# [Supplied material]
`src/rtl/fetch_prefetch_unit.sv`:
```
// Instruction-fetch front end: PC sequencer, single-outstanding request/grant/response
// memory port and a DEPTH-entry prefetch FIFO of {pc, instruction} pairs.
module fetch_prefetch_unit #(
  parameter int unsigned     XLEN     = 64,
  parameter int unsigned     ILEN     = 32,
  parameter int unsigned     DEPTH    = 4,
  parameter logic [XLEN-1:0] RESET_PC = '0
) (
  input  logic                     CLK,
  input  logic                     RST,
  output logic                     MEM_REQ,
  output logic [XLEN-1:0]          MEM_ADDR,
  input  logic                     MEM_GNT,
  input  logic                     MEM_RVALID,
  input  logic [ILEN-1:0]          MEM_RDATA,
  output logic                     INSTR_VALID,
  output logic [ILEN-1:0]          INSTR,
  output logic [XLEN-1:0]          INSTR_PC,
  input  logic                     INSTR_READY,
  input  logic                     REDIRECT,
  input  logic [XLEN-1:0]          REDIRECT_PC,
  output logic [$clog2(DEPTH):0]   BUF_COUNT
);

  localparam int unsigned     PW         = $clog2(DEPTH);
  localparam logic [PW:0]     FULL       = (PW+1)'(DEPTH);
  localparam logic [XLEN-1:0] PC_STEP    = XLEN'(ILEN / 8);
  localparam logic [XLEN-1:0] ALIGN_MASK = ~(XLEN'(3));

  typedef enum logic [1:0] {
    S_REQ,
    S_WAIT,
    S_DROP
  } state_t;

  state_t          state, state_nxt;
  logic [XLEN-1:0] fetch_pc, fetch_pc_nxt;
  logic [XLEN-1:0] req_pc, req_pc_nxt;
  logic [ILEN-1:0] buf_instr [DEPTH];
  logic [XLEN-1:0] buf_pc    [DEPTH];
  logic [PW-1:0]   wr_ptr, rd_ptr;
  logic [PW:0]     count, count_nxt;
  logic            grant;
  logic            push;
  logic            pop;

  assign INSTR_VALID = (count != '0);
  assign INSTR       = INSTR_VALID ? buf_instr[rd_ptr] : '0;
  assign INSTR_PC    = INSTR_VALID ? buf_pc[rd_ptr]    : '0;
  assign MEM_ADDR    = fetch_pc;
  assign BUF_COUNT   = count;

  always_comb begin
    state_nxt    = state;
    fetch_pc_nxt = fetch_pc;
    req_pc_nxt   = req_pc;
    push         = 1'b0;
    MEM_REQ      = (state == S_REQ) && (count < FULL) && !REDIRECT && !RST;
    grant        = MEM_REQ && MEM_GNT;
    pop          = INSTR_VALID && INSTR_READY && !REDIRECT;

    if (REDIRECT) begin
      // An in-flight request cannot be cancelled; its response must still be absorbed.
      fetch_pc_nxt = REDIRECT_PC & ALIGN_MASK;
      case (state)
        S_WAIT:  state_nxt = MEM_RVALID ? S_REQ : S_DROP;
        S_DROP:  state_nxt = MEM_RVALID ? S_REQ : S_DROP;
        default: state_nxt = S_REQ;
      endcase
    end else begin
      case (state)
        S_REQ: begin
          if (grant) begin
            req_pc_nxt   = fetch_pc;
            fetch_pc_nxt = fetch_pc + PC_STEP;
            state_nxt    = S_WAIT;
          end
        end
        S_WAIT: begin
          if (MEM_RVALID) begin
            push      = 1'b1;
            state_nxt = S_REQ;
          end
        end
        S_DROP: begin
          if (MEM_RVALID) state_nxt = S_REQ;
        end
        default: state_nxt = S_REQ;
      endcase
    end

    if (REDIRECT) count_nxt = '0;
    else          count_nxt = count + {{PW{1'b0}}, push} - {{PW{1'b0}}, pop};
  end

  always_ff @(posedge CLK) begin
    if (RST) begin
      state    <= S_REQ;
      fetch_pc <= RESET_PC;
      req_pc   <= '0;
      wr_ptr   <= '0;
      rd_ptr   <= '0;
      count    <= '0;
    end else begin
      state    <= state_nxt;
      fetch_pc <= fetch_pc_nxt;
      req_pc   <= req_pc_nxt;
      count    <= count_nxt;
      if (REDIRECT) begin
        wr_ptr <= '0;
        rd_ptr <= '0;
      end else begin
        if (push) wr_ptr <= wr_ptr + PW'(1);
        if (pop)  rd_ptr <= rd_ptr + PW'(1);
      end
    end
  end

  // Payload storage needs no reset; occupancy alone decides what is visible.
  always_ff @(posedge CLK) begin
    if (push) begin
      buf_instr[wr_ptr] <= MEM_RDATA;
      buf_pc[wr_ptr]    <= req_pc;
    end
  end

endmodule
```
`config.mk`:
```
export PLATFORM = sky130hd
export DESIGN_NAME = fetch_prefetch_unit
export DESIGN_NICKNAME = d
export VERILOG_FILES = /design/src/rtl/fetch_prefetch_unit.sv
export SDC_FILE = /design/constraint.sdc
export NUM_CORES = 1
export LEC_CHECK = 0
export CAP_MARGIN = 20
export CORE_ASPECT_RATIO = 0.7
export CORE_MARGIN = 2
export CORE_UTILIZATION = 55
export CTS_CLUSTER_SIZE = 14
export DETAILED_ROUTE_END_ITERATION = 8
export PLACE_DENSITY = 0.79
export SYNTH_ARGS = -nofsm -noshare
export SYNTH_HDL_FRONTEND = slang
export SYNTH_SLANG_ARGS = --single-unit
```
`constraint.sdc`:
```
create_clock -name CLK -period 4.4 [get_ports CLK]
set_clock_uncertainty 0.05 [all_clocks]
set_input_delay 0.88 -clock CLK [delete_from_list [all_inputs] [get_ports CLK]]
set_output_delay 0.88 -clock CLK [all_outputs]
set_load 0.02 [all_outputs]
```
==> load_flow_metrics.sql <==
INSERT INTO impl_metrics (metric_group, metric, value, unit) VALUES
('clock_tree', 'cts_setup_buffers', '0', ''),
('global_route', 'grt_antenna_before_repair', '4', ''),
('sta', 'fin_ws', '0.5402', 'ns'),
('cells_and_area', 'multi_input_area', '6236', 'sq um'),
('yosys', 'synth_async_sr_flop_share', '0', ''),
('setup_path', 'crit_arrival', '2.93', 'ns'),
('yosys', 'number_of_cells_produced_by_synthesis', '1432', ''),
('routing', 'remaining_drc_errors', '0', ''),
('sta', 'hold_slack', '0.4471', 'ns'),
('routing', 'vias', '12960', ''),
('yosys', 'register_area_share_after_synthesis', '0.6772', ''),
('yosys', 'post_synthesis_cell_area', '20660', 'sq um'),
('sta', 'fmaxAchievable', '259.1', 'MHz'),
('setup_path', 'critical_path_class', 'reg -> out', ''),
('cells_and_area', 'footprint_of_the_flip_flops_and_latches', '14000', 'sq um'),
('clock_tree', 'cts_htree_levels', '2', ''),
('clock_tree', 'clock_sinks', '511', ''),
('cells_and_area', 'fraction_of_final_layout_cells_sized_beyond_drive_strength_1', '0.1229', ''),
('yosys', 'syn-mean-instance-area', '14.43', 'sq um'),
('die', 'io_pins', '267', ''),
('yosys', 'main_combinational_cell_family_by_area_after_synthesis', 'simple AND/OR/NAND/NOR gates', ''),
('sta', 'final_hold_viol_count', '0', ''),
('die', 'design.die.area', '39160', 'sq um'),
('cells_and_area', 'final_common_cell', 'sky130_fd_sc_hd__edfxtp_1', ''),
('sta', 'setup_tns', '0', 'ns'),
('placement', 'placed_cells', '2121', ''),
('clock_tree', 'tritoncts_clock_tree', 'done', ''),
('cells_and_area', 'layout.core_utilization', '0.6812', ''),
('sta', 'max_slew_margin', '0.3001', ''),
('clock_tree', 'cts.root.buffer_cell', 'sky130_fd_sc_hd__clkbuf_16', ''),
('clock_tree', 'clock_latency', '0.55', 'ns'),
('routing', 'antenna_left', '0', ''),
('cells_and_area', 'cell_count_final_fillers_out', '2208', ''),
('yosys', 'synth_xor_xnor_area_share', '0.01526', ''),
('power_and_ir_drop', 'power.density_cell_area', '377.3', 'nW/um^2'),
('placement', 'postPlaceCellArea', '23850', 'sq um'),
('worst_hold_path', 'worstHoldPathType', 'reg -> reg', ''),
('yosys', 'yosysTopAreaCell', 'sky130_fd_sc_hd__edfxtp_1', ''),
('setup_path', 'cpLargestDelayFamily', 'buffers and inverters', ''),
('cells_and_area', 'final.fill_count', '2530', ''),
('routing', 'avgViaCountPerCell', '5.870', ''),
('global_route', 'grt_pass1_wl', '77890', 'microns'),
('sta', 'fin_crit_sh', '0.8772', ''),
('yosys', 'synth_ff_type', 'sky130_fd_sc_hd__edfxtp_1', ''),
('yosys', 'synth-simple-area-share', '0.1236', ''),
('job', 'drv.max_cap_violation_count', '0', ''),
('cells_and_area', 'area_growth', '22.17', '%'),
('routing', 'wl_per_cell', '22.78', 'microns'),
('die', 'fp.dieW', '235.7', 'microns'),
('clock_tree', 'clk_pin_slew', '0.06', 'ns'),
('setup_path', 'cp_cell_sequence', 'or3_2 > buf_4 > and2_1 > clkdlybuf4s50_1', ''),
('routing', 'drt-initial-drc-count', '1168', ''),
('sta', 'layout_min_cycle_time', '3.860', 'ns'),
('setup_path', 'worst_setup_end_kind', 'primary output', ''),
('power_and_ir_drop', 'vdd_ir_drop_max', '343.4', 'uV'),
('global_route', 'gr-usage-all-layers', '0.2604', ''),
('status', 'status', 'complete, no violations', ''),
('sta', 'timing.final.setup_violations', '0', ''),
('yosys', 'synth.area.mux_share', '0.1055', ''),
('setup_path', 'crit_fanout', '31', ''),
('placement', 'gp_routability_congestion', '0.8373', ''),
('placement', 'post-dp-hpwl', '32730', 'microns'),
('global_route', 'remaining_global_route_overflow', '0', ''),
('yosys', 'post_synth_edffs', '376', ''),
('yosys', 'distinct_cell_type_count_of_the_synthesized_netlist', '63', ''),
('setup_path', 'worst_ep_required_time', '3.47', 'ns'),
('yosys', 'synthDominantCellAreaShare', '0.5464', ''),
('cells_and_area', 'nets', '1793', ''),
('clock_tree', 'hold_buffers', '0', ''),
('placement', 'dpl_worst_slack', '0.9795', 'ns'),
('yosys', 'synth-compound-area-share', '0.04947', '');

# [Task goal]
Lines above that contain the string "else" make up the answer.

# [Solution for this exercise]
    end else begin
    else          count_nxt = count + {{PW{1'b0}}, push} - {{PW{1'b0}}, pop};
    end else begin
      end else begin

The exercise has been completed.